Each success was important in the life of the person and each marked a transition, a life changing moment.

As I sat and listened, it caused me to marvel at our resilience and determination to make life work for us.  For some it is hard work, digging through the dirt and baggage from the past, and yet they do it. In fact, not only do they do it, but they do it well, arising from the ashes as someone with wisdom to share to help others.

I applaud the courage and fortitude it takes to poke around at stuff we would rather keep a lid on, yet intuitively we know that we can’t move forward until the can is open, and the contents dissected.

How often do we reflect on what we have in our lives to celebrate?  Not enough.  This conversation got our meeting off to such a deeper, more meaningful start and we left seeing each other from a different perspective.  In fact, we’ve decided as a group to continue the dialogue.

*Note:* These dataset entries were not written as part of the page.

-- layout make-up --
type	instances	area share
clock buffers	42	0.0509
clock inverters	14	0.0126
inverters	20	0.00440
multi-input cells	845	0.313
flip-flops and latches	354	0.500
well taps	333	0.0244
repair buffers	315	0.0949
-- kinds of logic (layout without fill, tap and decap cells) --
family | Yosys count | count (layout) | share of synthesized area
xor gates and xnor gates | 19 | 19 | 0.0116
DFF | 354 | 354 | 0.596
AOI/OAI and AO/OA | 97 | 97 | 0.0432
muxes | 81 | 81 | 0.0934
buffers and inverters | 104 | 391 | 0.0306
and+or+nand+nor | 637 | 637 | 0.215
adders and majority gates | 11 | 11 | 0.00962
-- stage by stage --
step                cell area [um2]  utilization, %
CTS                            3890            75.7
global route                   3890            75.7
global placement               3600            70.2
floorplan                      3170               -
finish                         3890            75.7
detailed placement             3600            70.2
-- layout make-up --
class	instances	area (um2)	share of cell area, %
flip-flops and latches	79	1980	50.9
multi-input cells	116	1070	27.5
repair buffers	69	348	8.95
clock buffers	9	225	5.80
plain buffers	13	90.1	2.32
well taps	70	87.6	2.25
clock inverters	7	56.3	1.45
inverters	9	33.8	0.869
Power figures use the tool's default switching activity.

I remember one year at our conference we had a discussion about celebrations, and the facilitator chuckled as she shared with me that one young woman, a lawyer from Bay Street, looked absolutely puzzled and horrified at the thought of celebrations in the office.  It was a completely foreign concept for her. How sad.

Life can pass us by so quickly and if we don’t take the moment to “count our blessings” to say thank you, to share our successes with one another, we’ve lost that opportunity to be grateful for what we have, who we are or how far we have come.   All too often we focus on the negative, and as they say, like attracts like, so you really don’t want to go there.

Let me ask you, what do you have to celebrate?  Tell someone.  You might be surprised at how that changes the conversation.

Sunday, September 16, 2012

A brave new world

How long has it been since you ever tried to do something new?  It can be a bit scary to step out of your comfort zone, but it can be fun too as in some instances, you have nothing to lose.

At least that’s how my girlfriend Anne and I view our new venture which we will be launching on September 22.  Both of us have either moved or are in the process of moving, and when you have lived in one place for years – in my case 28 years - you can bet that you have accumulated a fair amount of stuff that needs to be shed and found a new home.

So what are we up to?  We have set ourselves up as … wait for it…. The Antique Annies, and on Saturday, we have a booth at the Aberfoyle Antique Fair, and  I can’t tell you how much fun this has been.

First we had to cull our loot and see what would fit under the “antique” category and fast as I would put items aside, my husband would declare them off-limits.  Fortunately he has, of late, got with the program and is more willing to part with his treasures, but it was tough going at the start.

And it is tough to part with family heirlooms, but I just know I am not going to polish that silver, nor am I ever going to don my mother’s fur coat.  So it has been a cleansing process as I have weaned myself off parts of my childhood.

Once we’d sorted through what we had, we realized that we really knew nothing about what to charge, and so we went off to do our due diligence and check out the prices at different antique shows.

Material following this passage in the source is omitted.